(180aa) Prediction of Vapour-Liquid Equilibria and Second-Derivative Properties with the SAFT-Gamma Group Contribution Approach

The SAFT-&gamma EOS[1] has recently been developed as group contribution methods derived entirely within an equation of state to describe fluids of heteronuclear molecules which are formed from fused square-well segments of different types. The different groups are then defined in terms of one or multiple[2] spherical segments characterized by size and attractive energy (well-depth and range) parameters, and shape factor parameter which describes the contribution that each segment makes to the overall molecular properties. For associating groups a number of bonding sites are also included on the segment introducing two additional energy and range parameters.
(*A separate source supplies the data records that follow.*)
## job 8635
Design CORDIC_COS_SIN, start of the top module:
module CORDIC_COS_SIN #(
    parameter DATA_WIDTH = 16,
    parameter PHASE_WIDTH = 32,
    parameter STAGE = 16
) (
    input clk,
    input rst,
    input en,
    input mode,      
    input signed [DATA_WIDTH-1:0] x0,
    input signed [DATA_WIDTH-1:0] y0,
    input signed [PHASE_WIDTH-1:0] phase,    
    output valid,
    output [DATA_WIDTH:0] cos,
    output [DATA_WIDTH:0] sin
);
Size: roughly 980 flip-flops, about 100 I/O pins.
make LEC_CHECK=0 ABC_AREA=0 CAP_MARGIN=20 CELL_PAD_IN_SITES_DETAIL_PLACEMENT=1 CORE_ASPECT_RATIO=1.04 CORE_MARGIN=2 CORE_UTILIZATION=41 CTS_CLUSTER_DIAMETER=256 GPL_TIMING_DRIVEN=1 MAX_ROUTING_LAYER=met4 PLACE_DENSITY=0.73 SETUP_SLACK_MARGIN=0.32 SLEW_MARGIN=20 finish   # period 6.92 ns
run.sh (not shown) runs the stock make flow with config.mk's settings and CLKGATE_MAP_FILE=.
Job 8635 completed end to end with timing, DRC and antenna clean.
> inputs changed (job 8635 -> job 6824)
- a deleted MAX_ROUTING_LAYER that had been met4
- a change of CORE_UTILIZATION from 41 to 72
- a deleted CELL_PAD_IN_SITES_DETAIL_PLACEMENT that had been 1
- a change of ABC_AREA from 0 to 1
- a deleted CTS_CLUSTER_DIAMETER that had been 256
- a change of SETUP_SLACK_MARGIN from 0.32 to 0.65
- a deleted CORE_ASPECT_RATIO that had been 1.04
- a deleted GPL_TIMING_DRIVEN that had been 1
- a change of PLACE_DENSITY from 0.73 to 0.35
- a change of the clock period (ns, I/O delays scaled along) from 6.92 to 2.29
### Flow results
- Job 6824 never completed; the flow aborted with a tool error in 5_1_grt.
- On vertical extent of the die, the lower figure sits with job 6824, not job 8635.
- Job 8635 → job 6824: area after synthesis rose 17%; chip area line of the yosys report up 0.011 mm^2; die size down 0.056 mm^2.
The formulation of SAFT-&gamma as a continuum fluid theory offers the key advantage that the binary interaction parameters between groups can be obtained directly from an examination of pure component properties alone. This is particularly useful in predicting the properties of fluid mixture (vapour-liquid and liquid-liquid equilibria, VLE and LLE) when no experimental data on the mixture are available. In this work we will present the extension of the theory to deal with heteronuclear molecules formed from Mie (Lennard-Jonesium interactions of varying repulsive and attractive range) segments of different type. Using this more realistic inter-segment potential as an elementary building block of a homonuclear SAFT-like EOS[3] has proven previously to be highly accurate in predicting second-order derivative properties (e.g., isobaric heat capacity, isobaric thermal expansivity, speed of sound) of complex fluids. First, in order to assess the accuracy of the SAFT-&gamma Mie EOS obtained, the thermodynamics properties are compared with computer simulation results for chains of fused heteronuclear Mie segments. Regarding the good agreement obtained in each cases, we then show that the use of generalized Lennard-Jones potential of this type in the context of the SAFT-&gamma group contribution approach allows for the simultaneous description of both VLE and second-derivative properties of pure fluids (alkanes, alkanols, n-alkylbenzenes, mono-and diunsaturated hydrocarbons) and their mixtures.

[1] A. Lymperiadis, C. S. Adjiman, A. Galindo and G. Jackson, J. Chem. Phys. 127, 234903 (2007)

[2] A. Lymperiadis, C. S. Adjiman, G. Jackson and A. Galindo , Fluid Phase Equilib.. 274, 85(2008)

[3] T. Lafitte, D. Bessieres, M. M. Piñeiro and J.-L. Daridon, J. Chem. Phys., 124, 024509 (2006).